Q-Bot: Multimodal Thermal 3D Scanner
Mechanical, mechatronic, and system-level development
- LiDAR
- Thermal Imaging
- Sensor Fusion
- Precision Motion
- Point Clouds
- Camera Calibration
- BIM
- Patent

TL;DR
A thermal camera tells you where heat is escaping. A 3D scanner tells you what you are looking at. Neither, on its own, tells you which thermal pixel belongs to which physical surface. The Q-Bot scanner solves that by putting laser ranging, several thermal cameras, and RGB cameras on one precision rotating stage with deliberately overlapping fields of view, so all three observations can be tied to the same point in space. A full 360° sweep captures a room's geometry, appearance, and surface temperature in roughly 60 seconds, and every point in the resulting cloud carries an XYZ position, a temperature, and a colour. I worked on the mechanical, mechatronic, and system-level development as part of Q-Bot's engineering team, and I am a named co-inventor on the resulting patent application, WO2020079394A1, "Sensor Apparatus".
This is not a thermal camera on a tripod. The instrument is the sensor geometry.
Why fuse them
A standalone thermal image flattens a building into a picture: you can see a hot patch but not reliably say which surface, junction, or reveal it belongs to. Anchoring thermal data to scanned geometry removes that ambiguity. In the whole-terrace scan below, the warm signatures sit exactly where they occur, on specific window reveals, door openings, and junctions between elements. That is the difference between "this facade leaks heat" and "these five windows leak heat," and it is what makes the output survey evidence rather than an illustration.
Gallery
The sensor geometry is the invention
Rotating laser scanners were not new. Terrestrial survey scanners from the established instrument makers already did geometry well, so nothing about spinning a rangefinder on a tripod was going to be novel. What the design contributes is the arrangement: a rangefinder, multiple thermal imagers, and conventional cameras on one rotating head, with their fields of view deliberately overlapping each other and the rangefinder's, and their principal axes arranged to intersect, or nearly intersect, the axis of rotation.
Two things follow from that geometry, and both are the reason it is worth designing carefully rather than just bolting sensors to a plate.
Parallax is the enemy of fusion. If the rangefinder sits 200 mm from a thermal camera, a nearby object appears in materially different places to the two sensors, and mapping a thermal pixel onto a 3D point becomes an exercise in correcting for an offset that changes with distance. Pulling the sensors' principal axes onto the rotation axis shrinks that offset, which simplifies registration and improves the accuracy of the fused result. Minimise the physical offset and you avoid having to model your way out of it later.

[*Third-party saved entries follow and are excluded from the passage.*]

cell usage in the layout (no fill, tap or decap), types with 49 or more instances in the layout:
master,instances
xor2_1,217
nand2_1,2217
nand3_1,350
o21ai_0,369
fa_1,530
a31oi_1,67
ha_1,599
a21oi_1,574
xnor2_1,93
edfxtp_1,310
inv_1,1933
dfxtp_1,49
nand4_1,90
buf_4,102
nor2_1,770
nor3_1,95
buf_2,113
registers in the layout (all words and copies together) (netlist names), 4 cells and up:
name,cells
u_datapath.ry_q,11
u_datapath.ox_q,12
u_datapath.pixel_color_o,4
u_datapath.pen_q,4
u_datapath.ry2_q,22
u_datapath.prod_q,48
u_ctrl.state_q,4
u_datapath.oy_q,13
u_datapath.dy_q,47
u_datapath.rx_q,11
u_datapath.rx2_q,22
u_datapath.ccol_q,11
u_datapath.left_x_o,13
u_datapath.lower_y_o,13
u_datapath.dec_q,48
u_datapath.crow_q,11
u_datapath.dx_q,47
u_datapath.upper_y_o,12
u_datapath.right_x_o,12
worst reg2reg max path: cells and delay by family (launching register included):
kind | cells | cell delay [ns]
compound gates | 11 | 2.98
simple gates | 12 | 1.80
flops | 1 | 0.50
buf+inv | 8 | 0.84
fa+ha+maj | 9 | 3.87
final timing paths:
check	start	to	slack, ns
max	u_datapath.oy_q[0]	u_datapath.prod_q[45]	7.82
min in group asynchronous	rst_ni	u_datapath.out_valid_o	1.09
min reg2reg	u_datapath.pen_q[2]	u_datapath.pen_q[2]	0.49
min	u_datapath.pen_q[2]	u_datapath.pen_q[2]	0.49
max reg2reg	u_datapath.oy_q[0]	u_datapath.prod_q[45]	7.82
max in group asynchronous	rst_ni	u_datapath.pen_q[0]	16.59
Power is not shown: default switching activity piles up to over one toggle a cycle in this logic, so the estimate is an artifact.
--- src/hw/rtl/cdq_pkg.sv ---
`default_nettype none

package cdq_pkg;

    // Fixed field widths of the command and response transactions.
    localparam int CMD_W   = 3;
    localparam int INDEX_W = 12;
    localparam int VALUE_W = 32;
    localparam int COUNT_W = 11;

    typedef enum logic [CMD_W-1:0] {
        CMD_PUSH_FRONT = 3'd0,
        CMD_PUSH_BACK  = 3'd1,
        CMD_POP_FRONT  = 3'd2,
        CMD_POP_BACK   = 3'd3,
        CMD_READ_AT    = 3'd4,
        CMD_WRITE_AT   = 3'd5
    } cmd_t;

    typedef enum logic [1:0] {
        ST_OK    = 2'd0,
        ST_FULL  = 2'd1,
        ST_EMPTY = 2'd2,
        ST_RANGE = 2'd3
    } status_t;

    // Response fields known at issue time; the element itself comes from the RAM.
    typedef struct packed {
        logic                data_valid;
        logic [COUNT_W-1:0]  count_after;
        status_t             status;
    } meta_t;

endpackage

`default_nettype wire

--- src/hw/rtl/cdq_ctrl.sv ---
`default_nettype none

// Front pointer / count registers, command decode and RAM access generation.
module cdq_ctrl #(
    parameter int DEPTH      = 1024,
    parameter int DATA_WIDTH = 32
) (
    input  wire logic                                 clk,
    input  wire logic                                 rst_n,
    input  wire logic                                 fire,
    input  wire logic [cdq_pkg::CMD_W-1:0]            cmd,
    input  wire logic signed [cdq_pkg::INDEX_W-1:0]   index,
    input  wire logic [cdq_pkg::VALUE_W-1:0]          value,
    output logic                                      mem_we,
    output logic      [$clog2(DEPTH)-1:0]             mem_addr,
    output logic      [DATA_WIDTH-1:0]                mem_wdata,
    output cdq_pkg::meta_t                            meta
);

    localparam int AW = $clog2(DEPTH);
    localparam int CW = $clog2(DEPTH + 1);
    localparam int XW = ((CW > cdq_pkg::INDEX_W) ? CW : cdq_pkg::INDEX_W) + 1;
    localparam logic [AW:0]          DEPTH_V   = (AW+1)'(DEPTH);
    localparam logic [AW-1:0]        LAST_SLOT = AW'(DEPTH - 1);
    localparam logic [CW-1:0]        FULL_CNT  = CW'(DEPTH);
    localparam logic signed [XW-1:0] MINUS_ONE = -XW'(1);

    logic [AW-1:0] front_reg, front_next;
    logic [CW-1:0] count_reg, count_next;

    logic [AW-1:0]          front_dec, front_inc;
    logic [AW-1:0]          slot_back, slot_last, slot_idx;
    logic [CW-1:0]          count_m1;
    logic                   full, empty;
    logic signed [XW-1:0]   idx_x, cnt_x;
    logic [CW+cdq_pkg::COUNT_W-1:0]       count_pad;
    logic [DATA_WIDTH+cdq_pkg::VALUE_W-1:0] value_pad;
    cdq_pkg::cmd_t          op;
    cdq_pkg::status_t       status;
    logic                   dvalid;

    // (front + pos) mod DEPTH, both operands already below DEPTH
    function automatic logic [AW-1:0] wrap_add(input logic [AW-1:0] a, input logic [AW-1:0] b);
        logic [AW:0] sum;
        logic [AW:0] red;
        sum = {1'b0, a} + {1'b0, b};
        red = (sum >= DEPTH_V) ? (sum - DEPTH_V) : sum;
        return red[AW-1:0];
    endfunction

    assign full      = (count_reg == FULL_CNT);
    assign empty     = (count_reg == '0);
    assign count_m1  = count_reg - CW'(1);
    assign front_dec = (front_reg == '0) ? LAST_SLOT : (front_reg - AW'(1));
    assign front_inc = (front_reg == LAST_SLOT) ? '0 : (front_reg + AW'(1));
    assign idx_x     = XW'(index);
    assign cnt_x     = signed'(XW'(count_reg));
    assign slot_back = wrap_add(front_reg, count_reg[AW-1:0]);
    assign slot_last = wrap_add(front_reg, count_m1[AW-1:0]);
    assign slot_idx  = wrap_add(front_reg, idx_x[AW-1:0]);
    assign value_pad = {{DATA_WIDTH{1'b0}}, value};
    assign mem_wdata = value_pad[DATA_WIDTH-1:0];
    assign op        = cdq_pkg::cmd_t'(cmd);

    always_comb
    begin
        mem_we     = 1'b0;
        mem_addr   = front_reg;
        dvalid     = 1'b0;
        status     = cdq_pkg::ST_OK;
        front_next = front_reg;
        count_next = count_reg;
        case (op)
            cdq_pkg::CMD_PUSH_FRONT:
            begin
                if (full)
                begin
                    status = cdq_pkg::ST_FULL;
                end
                else
                begin
                    mem_we     = 1'b1;
                    mem_addr   = front_dec;
                    front_next = front_dec;
                    count_next = count_reg + CW'(1);
                end
            end
            cdq_pkg::CMD_PUSH_BACK:
            begin
                if (full)
                begin
                    status = cdq_pkg::ST_FULL;
                end
                else
                begin
                    mem_we     = 1'b1;
                    mem_addr   = slot_back;
                    count_next = count_reg + CW'(1);
                end
            end
            cdq_pkg::CMD_POP_FRONT:
            begin
                if (empty)
                begin
                    status = cdq_pkg::ST_EMPTY;
                end
                else
                begin
                    dvalid     = 1'b1;
                    mem_addr   = front_reg;
                    front_next = front_inc;
                    count_next = count_m1;
                end
            end
            cdq_pkg::CMD_POP_BACK:
            begin
                if (empty)
                begin
                    status = cdq_pkg::ST_EMPTY;
                end
                else
                begin
                    dvalid     = 1'b1;
                    mem_addr   = slot_last;
                    count_next = count_m1;
                end
            end
            cdq_pkg::CMD_READ_AT:
            begin
                if (idx_x < 0 || idx_x >= cnt_x)
                begin
                    status = cdq_pkg::ST_RANGE;
                end
                else
                begin
                    dvalid   = 1'b1;
                    mem_addr = slot_idx;
                end
            end
            cdq_pkg::CMD_WRITE_AT:
            begin
                if (idx_x == cnt_x)
                begin
                    // pushing write at the back
                    if (full)
                    begin
                        status = cdq_pkg::ST_FULL;
                    end
                    else
                    begin
                        mem_we     = 1'b1;
                        mem_addr   = slot_back;
                        count_next = count_reg + CW'(1);
                    end
                end
                else if (idx_x == MINUS_ONE)
                begin
                    // pushing write at the front
                    if (full)
                    begin
                        status = cdq_pkg::ST_FULL;
                    end
                    else
                    begin
                        mem_we     = 1'b1;
                        mem_addr   = front_dec;
                        front_next = front_dec;
                        count_next = count_reg + CW'(1);
                    end
                end
                else if (idx_x < 0 || idx_x > cnt_x)
                begin
                    status = cdq_pkg::ST_RANGE;
                end
                else
                begin
                    // replace; RAM is read-first so the old element comes back
                    mem_we   = 1'b1;
                    dvalid   = 1'b1;
                    mem_addr = slot_idx;
                end
            end
            default:
            begin
                status = cdq_pkg::ST_OK;
            end
        endcase
    end

    assign count_pad        = {{cdq_pkg::COUNT_W{1'b0}}, count_next};
    assign meta.data_valid  = dvalid;
    assign meta.count_after = count_pad[cdq_pkg::COUNT_W-1:0];
    assign meta.status      = status;

    always_ff @(posedge clk or negedge rst_n)
    begin
        if (!rst_n)
        begin
            front_reg <= '0;
            count_reg <= '0;
        end
        else if (fire)
        begin
            front_reg <= front_next;
            count_reg <= count_next;
        end
    end

    a_count_bound: assert property (@(posedge clk) disable iff (!rst_n)
        count_reg <= FULL_CNT)
        else $error("element count above capacity");

    a_full_no_change: assert property (@(posedge clk) disable iff (!rst_n)
        fire && status == cdq_pkg::ST_FULL |=> $stable(count_reg) && $stable(front_reg))
        else $error("rejected push changed the queue state");

endmodule

`default_nettype wire

--- config.mk ---
export PLATFORM = sky130hd
export DESIGN_NAME = cdq_ctrl
export DESIGN_NICKNAME = d
export VERILOG_FILES = /design/src/hw/rtl/cdq_pkg.sv /design/src/hw/rtl/cdq_ctrl.sv
export SDC_FILE = /design/constraint.sdc
export NUM_CORES = 1
export LEC_CHECK = 0
export BUFFER_PORTS_ARGS = -buffer_cell sky130_fd_sc_hd__clkbuf_2
export CELL_PAD_IN_SITES_DETAIL_PLACEMENT = 1
export CELL_PAD_IN_SITES_GLOBAL_PLACEMENT = 1
export CORE_MARGIN = 5
export CORE_UTILIZATION = 40
export DETAILED_ROUTE_END_ITERATION = 6
export PLACE_DENSITY = 0.85
export SYNTH_ARGS = -nofsm -noshare
export SYNTH_HDL_FRONTEND = slang
export SYNTH_SLANG_ARGS = --single-unit
--- constraint.sdc ---
create_clock -name clk -period 4.3 [get_ports clk]
set_input_delay 0.645 -clock clk [delete_from_list [all_inputs] [get_ports clk]]
set_output_delay 0.645 -clock clk [all_outputs]
set_load 0.01 [all_outputs]
After elaboration in Yosys (flattened, before gate mapping). Cells that the tools add are included.

Register bits: 21. Logic and storage cells: 78.

$add $sub $neg: 10. Magnitude comparators: 6. Equal/unequal tests: 12. Mux-type cells: 39. Reduce and logical (&&, ||, !) cells: 9.

Operators by type and width (count): $mux W10 (15); $pmux W10 S5 (1); $mux W11 (4); $sub A10 B1 Y10 const B (4); $add A10 B10 Y11 (3); $ge A11 B11 Y1 const B (3); $pmux W11 S3 (1); $pmux W10 S3 (1); $eq A12 B1 Y1 const B (1); $eq A12 B12 Y1 (1); $ge A12 B12 Y1 (1); $gt A12 B12 Y1 (1); $lt A12 B1 Y1 const B (1); $add A11 B1 Y11 const B (1); $eq A11 B11 Y1 const B (1); $logic_not A11 Y1 (1); $sub A11 B1 Y11 const B (1); $add A10 B1 Y10 const B (1); $eq A10 B10 Y1 const B (1); $logic_not A10 Y1 (1); $mux W2 (5); $mux W1 (9); $pmux W2 S4 (1); $eq A3 B2 Y1 const B (2); 10 further kinds (15).

Logic depth before layout (Yosys ltp). Gate-level depths: netlist (run 1).

Word-level depth: 7. Gate-level depth with buffers: 14. Depth with buffers taken out: 13.

Worst setup path after synthesis (run 1). No wires, ideal clock.

Path kind: register to output. From: register count_reg[0]. To: output mem_addr[8]. Arrival: 2.720 ns. Data required time: 3.655 ns. Slack: 0.935 ns. Stages on the path, launching flop included: 14. Path through: dfrtp_1 inv_1 ha_1 clkbuf_1 xor2_1 ha_1 a21o_1 a21oi_1 o21ai_1 a21o_1 a21oi_1 xnor2_1 a221oi_1 nand4b_1.

Cells in the longest elaborated chain, start to end: 6. Elaborated cells between the ends (all ways): 24. Those cells by class: add/sub (5); order compare (4); eq/ne (2); mux (10); reduce/logical (3).

RTL lines: start: declaration (line cdq_ctrl.sv:29) `logic [CW-1:0] count_reg, count_next;`; start signal: assignment (line cdq_ctrl.sv:205) `count_reg <= count_next;`; $sub A11 B1 Y11 (tied with other cells) (line cdq_ctrl.sv:53) `assign count_m1 = count_reg - CW'(1);`; $add A10 B10 Y11 (tied with other cells) (line cdq_ctrl.sv:46) `sum = {1'b0, a} + {1'b0, b};`; $sub A10 B1 Y10 (tied with other cells) (line cdq_ctrl.sv:47) `red = (sum >= DEPTH_V) ? (sum - DEPTH_V) : sum;`; $mux W10, on equally long branches; $mux W10, on equally long branches (line cdq_ctrl.sv:117, cdq_ctrl.sv:142); $pmux W10 S5 (*) (line cdq_ctrl.sv:73) `case (op)`; end: declaration (line cdq_ctrl.sv:15) `output logic [$clog2(DEPTH)-1:0] mem_addr,`.

Every way passes the cells marked *; elsewhere a longest branch is shown, timed or not.

==> flow_summary_export.csv, run 1 <==
group,metric,value,unit
power_and_ir_drop,power_density,756,mW/mm2
clock_network,cts_inserted_buffers,3,
layout,fillers,1398,
yosys,netlist_top_cells_area,"ha_1, dfrtp_1, xnor2_1",
global_route,grt_pass1_wl,29.2,mm
global_route,antenna_found_initial,0,
hold_path,hold_path_class,"in -> async",
die,initial_core_util,40.7,%
layout,n_antenna_cell,0,
worst_setup_path,start_kind,"register",
worst_setup_path,crit_family,"simple AND/OR/NAND/NOR gates",
worst_setup_path,worstSetupPathType,"reg -> out",
clock_network,tritoncts,"yes",
placement,postPlaceCellArea,0.00456,mm2
clock_network,cts_buffer_depth,2,
worst_setup_path,worstPathMaxFanout,9,
route,wl_per_cell,24.3,um
timing,relSlewSlack,42.4,%
route,vias,4983,
yosys,yosys_most_used_dff,"dfrtp_1",
worst_setup_path,path_depth,10,
yosys,yosysTopAreaCell,"ha_1",
worst_setup_path,reg2reg_from,"count_reg[10]",
clock_network,h-tree-depth,1,
worst_setup_path,required,3.65,ns
die,core-area,0.0108,mm2
worst_setup_path,path_cells,"inv_1, ha_1, nand4b_1, or3_1, and3_1, nand2_1, o21ai_1, a211o_1, xnor2_1, clkbuf_2",
yosys,netlist_instances,614,
global_route,overflow,0,
global_route,grt_pass1_vias,5251,
timing,setup_violations,0,
timing,drv_slew,0,
clock_network,clk-insertion-delay-late,0.29,ns
timing,hold_viol_final,0,
die,io_pins,107,
clock_network,cts_root_buf,"clkbuf_8",
worst_setup_path,critPathSlowestCell,"or3_1",
yosys,syn-cell-area,0.00441,mm2
worst_setup_path,crit_start,"count_reg[10]",
yosys,synth_top_area_share,12.5,%
die,chipWidth,115,um
placement,place_congestion,0.979,
layout,final_nets,721,
yosys,ys_top_cells_by_count,"nor2_1, nand2_1, a21oi_1",
timing,fin_crit_sh,96.2,%
yosys,async_flop_share,100,%
layout,drive_above_1_share,15.2,%
worst_setup_path,r2r_cells,10,
placement,preCtsSetupSlack,0.217,ns
clock_network,clk_pin_slew,0.10,ns
layout,stdcell_area,0.00468,mm2
die,num_rows,38,
route,wirelength,18.5,mm
timing,finClkSkew,0.00861,ns
global_route,grt_max_degree,25,
timing,worst_slack,0.164,ns
timing,worstMarginPinSlew,0.861,ns
yosys,syn_avg_cell_area,7.18,um2
route,drc_errors,0,
worst_setup_path,r2r-end,"count_reg[6]",
route,vias_per_cell,6.53,
placement,place_inst,752,
layout,area_delta_synth_final,6.10,%
clock_network,cts.sinks,21,
worst_setup_path,critPathArrivalTime,3.49,ns
layout,stdcell_count,763,
timing,fin_setup_tns,0,ns
layout,fin_util,43.2,%
timing,period_needed,4.14,ns
placement,hpwlAfterDp,14.8,mm
die,die-area,0.0132,mm2
die,die_h,115,um
timing,holdWs,0.343,ns
power_and_ir_drop,p_total,3.54,mW
yosys,synth-seq-area-share,11.9,%
worst_setup_path,rrSetupSlack,0.92,ns
global_route,grt_use_total,28.0,%
yosys,synth.distinct_cells,68,
yosys,synth_edf_count,0,
timing,max_freq,242,MHz
yosys,syn-num-nets,711,
route,dr.pass1.iters,5,
yosys,ys_warn_count,0,
yosys,yosysMostFrequentCell,"nor2_1",
power_and_ir_drop,power.leakage,2.02,nW
worst_setup_path,cp-end-kind,"primary output",
placement,io_buffer_count,42,
route,ant_nets,0,
worst_setup_path,path_buf_inv,2,
run_status,status,"finished clean",
power_and_ir_drop,ir_drop,0.000345,V
run,maxCapViolations,0,
layout,largest_reg_flops,11,
worst_setup_path,slowest_delay,0.53,ns
route,dr.first_iter.drc_count,340,
yosys,ys_ff_latch,21,
worst_setup_path,worstSetupEndpoint,"meta[8]",
==> layer usage <==
layer	wire length [um]	vias up	share of wire [%]	GRT usage [%]
met1	7530	2439	41	34.6
met2	8820	223	48	47.1
met5	0	-	0	0
met3	1370	61	7.4	5.63
li1	-	2260	-	-
met4	789	0	4.3	11.9
==> where the power goes <==
group / total [mW] / internal (mW) / switching (mW) / leakage (nW)
Sequential: 0.515 / 0.278 / 0.237 / 0.251
Combinational: 2.87 / 1.15 / 1.72 / 1.75
Clock: 0.152 / 0.0668 / 0.0848 / 0.0228
Total: 3.54 / 1.50 / 2.04 / 2.02
==> logic make-up (layout without fill, tap and decap cells) <==
kind of cell	count (synthesis)	after routing	share of synthesized area, %
muxes	5	5	1.22
xor gates and xnor gates	45	45	8.94
and+or+nand+nor	208	208	23.6
DFF	21	21	11.9
buffers and inverters	88	97	10.7
adders and majority gates	47	47	13.8
AOI/OAI and AO/OA	200	200	29.8
==> worst min-delay path by stage <==
stage | from | end | slack, ns
final | rst_n | front_reg[9] | 0.34
after global routing | rst_n | count_reg[1] | 0.40
after CTS | rst_n | front_reg[9] | 0.37
after detailed placement | front_reg[2] | front_reg[2] | 0.63
after global placement | front_reg[2] | front_reg[2] | 0.63
after floorplan | rst_n | count_reg[0] | 0.35
==> what timing repair did <==
item                       in CTS  in global routing
setup endpoints to repair       2                 14
hold buffers                    0                  0
gates resized for setup         3                  7
buffers inserted                0                  7
==> placed cells by master (no fill, tap or decap), types with 4 or more instances in the layout <==
cell type	synthesis	final
o21bai_1	4	4
and3_1	10	10
o2111ai_1	5	5
o21a_1	5	5
dfrtp_2	0	6
xnor2_1	29	29
dfrtp_1	21	15
ha_1	44	43
xor2_1	16	16
inv_1	23	22
o22ai_1	4	4
buf_4	33	27
o211ai_1	9	9
nand3_1	16	16
a211oi_1	4	4
o221ai_1	6	6
a21o_1	12	12
a31oi_1	11	11
nand4_1	14	14
clkbuf_2	0	42
nor3_1	18	17
nor2_1	62	61
o21ai_0	23	23
a21oi_1	49	49
nand2b_1	6	6
o21ai_1	28	28
or3_1	6	6
nand2_1	52	52
and2_1	4	4
a221oi_1	7	7
==> area by class of cell <==
type	instances	area, um2	share of cell area, %
clock buffers	4	45.0	0.963
flip-flops and latches	21	533	11.4
inverters	24	90.1	1.93
well taps	140	175	3.74
repair buffers	69	413	8.82
multi-input cells	505	3420	73.2
Power figures use the tool's default switching activity.
==> run 2: changes to the inputs <==
==> config.mk (replaced) <==
export PLATFORM = sky130hd
export DESIGN_NAME = cdq_ctrl
export DESIGN_NICKNAME = d
export VERILOG_FILES = /design/src/hw/rtl/cdq_pkg.sv /design/src/hw/rtl/cdq_ctrl.sv
export SDC_FILE = /design/constraint.sdc
export NUM_CORES = 1
export LEC_CHECK = 0
export CELL_PAD_IN_SITES_DETAIL_PLACEMENT = 1
export CELL_PAD_IN_SITES_GLOBAL_PLACEMENT = 1
export CORE_MARGIN = 5
export CORE_UTILIZATION = 47
export DETAILED_ROUTE_END_ITERATION = 6
export DONT_BUFFER_PORTS = 1
export GPL_ROUTABILITY_DRIVEN = 0
export PLACE_DENSITY = 0.84
export SYNTH_ARGS = -nofsm -noshare
export SYNTH_HDL_FRONTEND = slang
export SYNTH_SLANG_ARGS = --single-unit
export TNS_END_PERCENT = 1
==> run 2 against run 1 <==
Flip-flop and latch count unchanged. Critical path depth decreased by 1. Routed wire length fell by 6.9%. Design area down 7.4%. Maximum frequency rose by 0.68%. Clock power down 5%. Sequential power decreased by 2%. Critical endpoint is now mem_addr[0]. Largest power group unchanged.
==> flow_summary_export.csv, run 2 (synthesized netlist as in run 1, its figures left out) <==
group,metric,value,unit
power_and_ir_drop,power_density,760,mW/mm2
worst_setup_path,worstPathMaxFanout,8,
die,core-area,0.00920,mm2
timing,worst_slack,0.192,ns
clock_network,cts_hold_buf,0,
worst_setup_path,worstSetupPathType,"reg -> out",
worst_setup_path,rrSetupSlack,0.83,ns
route,wl_per_cell,25.4,um
timing,fin_crit_sh,95.5,%
clock_network,cts.sinks,21,
layout,mostFrequentLayoutCells,"nor2_1, nand2_1, a21oi_1",
worst_setup_path,slowest_delay,0.57,ns
timing,setup_violations,0,
timing,max_freq,243,MHz
worst_setup_path,required,3.65,ns
global_route,grt_pass1_vias,4984,
placement,postPlaceCellArea,0.00427,mm2
power_and_ir_drop,p_total,3.30,mW
power_and_ir_drop,intPower,1.38,mW
clock_network,tritoncts,"yes",
layout,n_antenna_cell,0,
die,die_h,107,um
layout,fillers,1192,
worst_setup_path,path_cells,"inv_1, ha_1, nand4b_1, a211oi_2, o21ai_0, and2_1, o21ai_1, o2111ai_1, a221o_1",
worst_setup_path,start_kind,"register",
power_and_ir_drop,comb_power_share,80.4,%
timing,finClkSkew,0.00962,ns
timing,relSlewSlack,38.7,%
placement,hpwlAfterDp,13.9,mm
die,die-area,0.0114,mm2
timing,period_needed,4.11,ns
worst_setup_path,crit_family,"compound AO/OA/AOI/OAI gates",
power_and_ir_drop,power.leakage,1.79,nW
worst_setup_path,cp-end-kind,"primary output",
timing,fin_setup_tns,0,ns
timing,drv_slew,0,
global_route,overflow,0,
clock_network,clk-insertion-delay-late,0.28,ns
clock_network,clk_pin_slew,0.09,ns
worst_setup_path,worstSetupEndpoint,"mem_addr[0]",
global_route,grt_use_total,30.4,%
die,io_pins,107,
route,dr.pass1.iters,5,
layout,final_common_cell,"nor2_1",
hold_path,hold_path_class,"in -> async",
layout,final_nets,666,
timing,hold_viol_final,0,
placement,preCtsSetupSlack,0.462,ns
layout,drive_above_1_share,6.34,%
route,drc_errors,0,
route,vias_per_cell,7.15,
worst_setup_path,path_depth,9,
worst_setup_path,reg2reg_from,"count_reg[9]",
layout,area_delta_synth_final,-1.70,%
clock_network,h-tree-depth,1,
route,vias,4853,
placement,place_inst,675,
worst_setup_path,critPathSlowestCell,"a211oi_2",
global_route,grt_pass1_wl,27.4,mm
worst_setup_path,path_buf_inv,1,
route,ant_nets,0,
worst_setup_path,r2r-end,"count_reg[6]",
worst_setup_path,r2r_cells,10,
worst_setup_path,critPathArrivalTime,3.46,ns
power_and_ir_drop,switching_share,58.0,%
layout,stdcell_area,0.00434,mm2
global_route,antenna_found_initial,0,
timing,holdWs,0.0484,ns
layout,largest_reg_flops,11,
run_status,status,"finished clean",
clock_network,cts_buffer_depth,2,
layout,fin_util,47.1,%
clock_network,cts_root_buf,"clkbuf_8",
route,wirelength,17.2,mm
worst_setup_path,crit_start,"count_reg[9]",
die,num_rows,35,
power_and_ir_drop,p_sw,1.91,mW
layout,stdcell_count,679,
timing,worstMarginPinSlew,0.913,ns
run,maxCapViolations,0,
die,initial_core_util,48.0,%
placement,io_buffer_count,0,
power_and_ir_drop,pwr-share-seq,15.3,%
die,chipWidth,107,um
route,dr.first_iter.drc_count,546,
timing,rsz0062_at_grt,"no",
power_and_ir_drop,clkPwrFrac,4.4,%
global_route,grt_max_degree,25,
clock_network,cts_inserted_buffers,3,
power_and_ir_drop,ir_drop,0.000307,V
run 2: changes by cell type in the layout (fill, tap and decap cells not counted), sizes merged:
cell | before | now
clkbuf | 46 | 4
buf | 27 | 14
run 2: layer usage:
| layer | up-vias | wire length (um) | global-route usage [%] |
|---|---|---|---|
| li1 | 2147 | - | - |
| met1 | 2347 | 6710 | 38.1 |
| met2 | 280 | 8060 | 48.7 |
| met3 | 79 | 1500 | 6.02 |
| met4 | 0 | 970 | 17.1 |
| met5 | - | 0 | 0 |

Overlap buys you calibration. Using several lower-cost thermal imagers rather than one expensive one is a cost decision, but it only works if you can trust the numbers they produce, and cheap thermal sensors disagree with each other and drift over time. Because their fields of view overlap, the same physical surface is measured by more than one camera at once, which gives a basis for cross-calibrating them and correcting drift. The layout that makes multi-camera coverage possible is the same layout that makes it trustworthy.
Angular precision
Every 3D coordinate depends on two things: how far the laser says the surface is, and which direction the head was pointing when it measured. Backlash or positioning error in the stage turns directly into spatial error at the wall, and the geometry is unforgiving. At a 5 m measurement distance, a yaw error of only 0.1° puts the point roughly 8.7 mm from where it belongs, which is the same order as the building features a survey is meant to resolve. That is why the platform used a zero-backlash, high-accuracy rotating stage rather than a housing turning on a convenient bearing. Precision mechanics were a requirement of the data quality, not a luxury.
From point cloud to building data
One scan position always leaves occlusions: furniture hides walls, doorways hide rooms, corners hide everything past them. The instrument was therefore the acquisition layer of a larger system rather than the product itself. Scans from multiple positions register together into a combined dataset, feature extraction identifies building elements such as windows, doors, radiators, and services, and the output becomes floor plans, simplified 3D models, and structured property information, including Revit models and COBie exports for asset and facilities management. Survey data, imagery, and operator input from the field app were held in cloud storage and served to customers and asset managers through a secure web interface.
The point is worth stating plainly: this was a hardware, software, and cloud system, and the scanner's value came from what the data became downstream.
The patent
The architecture is disclosed in WO2020079394A1, "Sensor Apparatus", with a priority date of 15 October 2018, filed as a PCT application in September 2019 and published in April 2020. I am one of six named co-inventors, alongside colleagues from Q-Bot's engineering team, with Q-Bot Ltd as applicant. The disclosure centres on exactly the thing described above: a portable sensor unit combining rangefinding, multiple thermal imagers, and conventional cameras on a controlled rotating platform, with the overlapping fields of view and the sensor placement relative to the rotational axis as the distinguishing features.